Cifre che, come anticipato, non si riferiscono esclusivamente al territorio di Borgo, ma all'attività del corpo di Polizia locale Valsugana e Tesino che opera in forma associata su più Comuni. Le sanzioni, quindi, sono state accertate su un territorio più ampio e gli incassi sono complessivi.

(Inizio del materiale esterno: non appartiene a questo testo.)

===== src/hdl/dlts_pkg.sv =====
// Package for the delta-list task scheduler.
// Holds command and status codes, field widths and parameter defaults.
// No dependencies.
`default_nettype none

package dlts_pkg;

  // Field widths of the words on both channels and of the queue entries.
  localparam int unsigned CmdW    = 2;
  localparam int unsigned IdW     = 8;
  localparam int unsigned InDlyW  = 16;
  localparam int unsigned SlotW   = 4;
  localparam int unsigned StatW   = 2;
  localparam int unsigned RunsW   = 8;

  // Parameter defaults.
  localparam int unsigned MaxTasksDef  = 16;
  localparam int unsigned DelayBitsDef = 16;

  // Most result words one dispatch may produce.
  localparam int unsigned MaxResults = 16;

  // Command codes.
  localparam logic [CmdW-1:0] CMD_TICK = 2'd0;
  localparam logic [CmdW-1:0] CMD_ADD  = 2'd1;
  localparam logic [CmdW-1:0] CMD_DEL  = 2'd2;
  localparam logic [CmdW-1:0] CMD_DISP = 2'd3;

  // Status codes.
  localparam logic [StatW-1:0] ST_OK    = 2'd0;
  localparam logic [StatW-1:0] ST_FULL  = 2'd1;
  localparam logic [StatW-1:0] ST_BAD   = 2'd2;
  localparam logic [StatW-1:0] ST_NONE  = 2'd3;

endpackage

`default_nettype wire


===== src/hdl/dlts_if.sv =====
// Channel interfaces of the delta-list task scheduler.
// Depends on dlts_pkg for the field widths.
`default_nettype none

interface dlts_in_if;
  logic                         valid;
  logic                         ready;
  logic [dlts_pkg::CmdW-1:0]    cmd;
  logic [dlts_pkg::IdW-1:0]     task_id;
  logic [dlts_pkg::InDlyW-1:0]  delay;
  logic [dlts_pkg::InDlyW-1:0]  period;
  logic [dlts_pkg::SlotW-1:0]   slot;

  modport source (output valid, cmd, task_id, delay, period, slot, input ready);
  modport sink   (input valid, cmd, task_id, delay, period, slot, output ready);
endinterface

Della somma relativa alle sanzioni per eccesso di velocità, oltre 1,15 milioni di euro devono essere trasferiti alla Provincia autonoma di Trento, trattandosi di sanzioni per eccesso di velocità rilevate su strade di competenza provinciale. Un meccanismo previsto dalla normativa nazionale che impone una ripartizione dei proventi tra enti diversi.Nel dettaglio, per quanto riguarda le sanzioni diverse dall'eccesso di velocità (circa 862mila euro), la normativa prevede che almeno il 50% venga destinato a interventi specifici: una quota minima per la manutenzione e messa in sicurezza delle strade, una parte per il potenziamento delle attività di controllo e una quota per iniziative legate alla mobilità e alla sicurezza urbana.Per quanto riguarda invece le sanzioni per eccesso di velocità, la quota che resta ai Comuni (pari a oltre 1,15 milioni di euro) viene in gran parte utilizzata per sostenere i costi della Polizia locale e per interventi sul territorio, mentre una parte significativa viene accantonata per utilizzi futuri sempre vincolati alla sicurezza stradale.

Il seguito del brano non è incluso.